*Work to complete*. Which lines belong in the answer? Exactly those from the line containing "logic signed [31:0] vy;" through the last line of the records below, repeated as written.

########################################

--- config.mk ---
export PLATFORM = sky130hd
export DESIGN_NAME = boid_position_updater
export DESIGN_NICKNAME = d
export VERILOG_FILES = /design/src/rtl/boid_pkg.sv /design/src/rtl/boid_position_updater_axis.sv /design/src/rtl/boid_position_updater.sv
export SDC_FILE = /design/constraint.sdc
export NUM_CORES = 1
export LEC_CHECK = 0
export BUFFER_PORTS_ARGS = -buffer_cell sky130_fd_sc_hd__buf_4
export CORE_ASPECT_RATIO = 0.5
export CORE_MARGIN = 5
export CORE_UTILIZATION = 45
export CTS_BUF_LIST = sky130_fd_sc_hd__clkbuf_8
export DETAILED_ROUTE_END_ITERATION = 10
export GPL_ROUTABILITY_DRIVEN = 0
export GPL_TIMING_DRIVEN = 0
export PLACE_DENSITY = 0.74
export SYNTH_ARGS = -nofsm -noshare
export SYNTH_HDL_FRONTEND = slang
export SYNTH_HIERARCHICAL = 1
export SYNTH_SLANG_ARGS = --single-unit
--- constraint.sdc ---
create_clock -name clk -period 11.4 [get_ports clk]
set_input_delay 2.28 -clock clk [delete_from_list [all_inputs] [get_ports clk]]
set_output_delay 2.28 -clock clk [all_outputs]
set_load 0.01 [all_outputs]
--- src/rtl/boid_pkg.sv ---
// Shared types and fixed-point helpers for the boid
// position integration engine.
package boid_pkg;

  localparam int FRAC = 16;

  typedef enum logic [2:0] {
    IDLE,
    LOAD,
    CALC,
    WRITE,
    DONE
  } state_e;

  typedef struct packed {
    logic signed [31:0] x;
    logic signed [31:0] y;
    logic signed [31:0] vx;
    logic signed [31:0] vy;
  } boid_t;

  // Clamp a 33-bit sum into [-limit, +limit].
  function automatic logic signed [31:0] fix_sat(
    input logic signed [32:0] value,
    input logic signed [31:0] limit
  );
    logic signed [32:0] lim;
    lim = {limit[31], limit};
    if (value > lim) begin
      fix_sat = limit;
    end else if (value < -lim) begin
      fix_sat = -limit;
    end else begin
      fix_sat = value[31:0];
    end
  endfunction

endpackage

--- src/rtl/boid_position_updater_axis.sv ---
// One-axis velocity saturation, position integration
// and edge reflection; purely combinational.
module boid_axis_update
  import boid_pkg::*;
(
  input  logic signed [31:0] p,
  input  logic signed [31:0] v,
  input  logic signed [31:0] acc,
  input  logic signed [31:0] max,
  input  logic signed [31:0] v_max,
  output logic signed [31:0] p_new,
  output logic signed [31:0] v_new
);

  logic signed [32:0] sum;
  logic signed [31:0] v_sat;
  logic signed [32:0] pos;

  always_comb begin
    sum   = {v[31], v} + {acc[31], acc};
    v_sat = fix_sat(sum, v_max);
    pos   = {p[31], p} + {v_sat[31], v_sat};
    p_new = pos[31:0];
    v_new = v_sat;
    if (pos < 33'sd0) begin
      p_new = '0;
      v_new = -v_sat;
    end else if (pos > {max[31], max}) begin
      p_new = max;
      v_new = -v_sat;
    end
  end

endmodule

########################################

*Answer section*.
    logic signed [31:0] vy;
  } boid_t;

  // Clamp a 33-bit sum into [-limit, +limit].
  function automatic logic signed [31:0] fix_sat(
    input logic signed [32:0] value,
    input logic signed [31:0] limit
  );
    logic signed [32:0] lim;
    lim = {limit[31], limit};
    if (value > lim) begin
      fix_sat = limit;
    end else if (value < -lim) begin
      fix_sat = -limit;
    end else begin
      fix_sat = value[31:0];
    end
  endfunction

endpackage

--- src/rtl/boid_position_updater_axis.sv ---
// One-axis velocity saturation, position integration
// and edge reflection; purely combinational.
module boid_axis_update
  import boid_pkg::*;
(
  input  logic signed [31:0] p,
  input  logic signed [31:0] v,
  input  logic signed [31:0] acc,
  input  logic signed [31:0] max,
  input  logic signed [31:0] v_max,
  output logic signed [31:0] p_new,
  output logic signed [31:0] v_new
);

  logic signed [32:0] sum;
  logic signed [31:0] v_sat;
  logic signed [32:0] pos;

  always_comb begin
    sum   = {v[31], v} + {acc[31], acc};
    v_sat = fix_sat(sum, v_max);
    pos   = {p[31], p} + {v_sat[31], v_sat};
    p_new = pos[31:0];
    v_new = v_sat;
    if (pos < 33'sd0) begin
      p_new = '0;
      v_new = -v_sat;
    end else if (pos > {max[31], max}) begin
      p_new = max;
      v_new = -v_sat;
    end
  end

endmodule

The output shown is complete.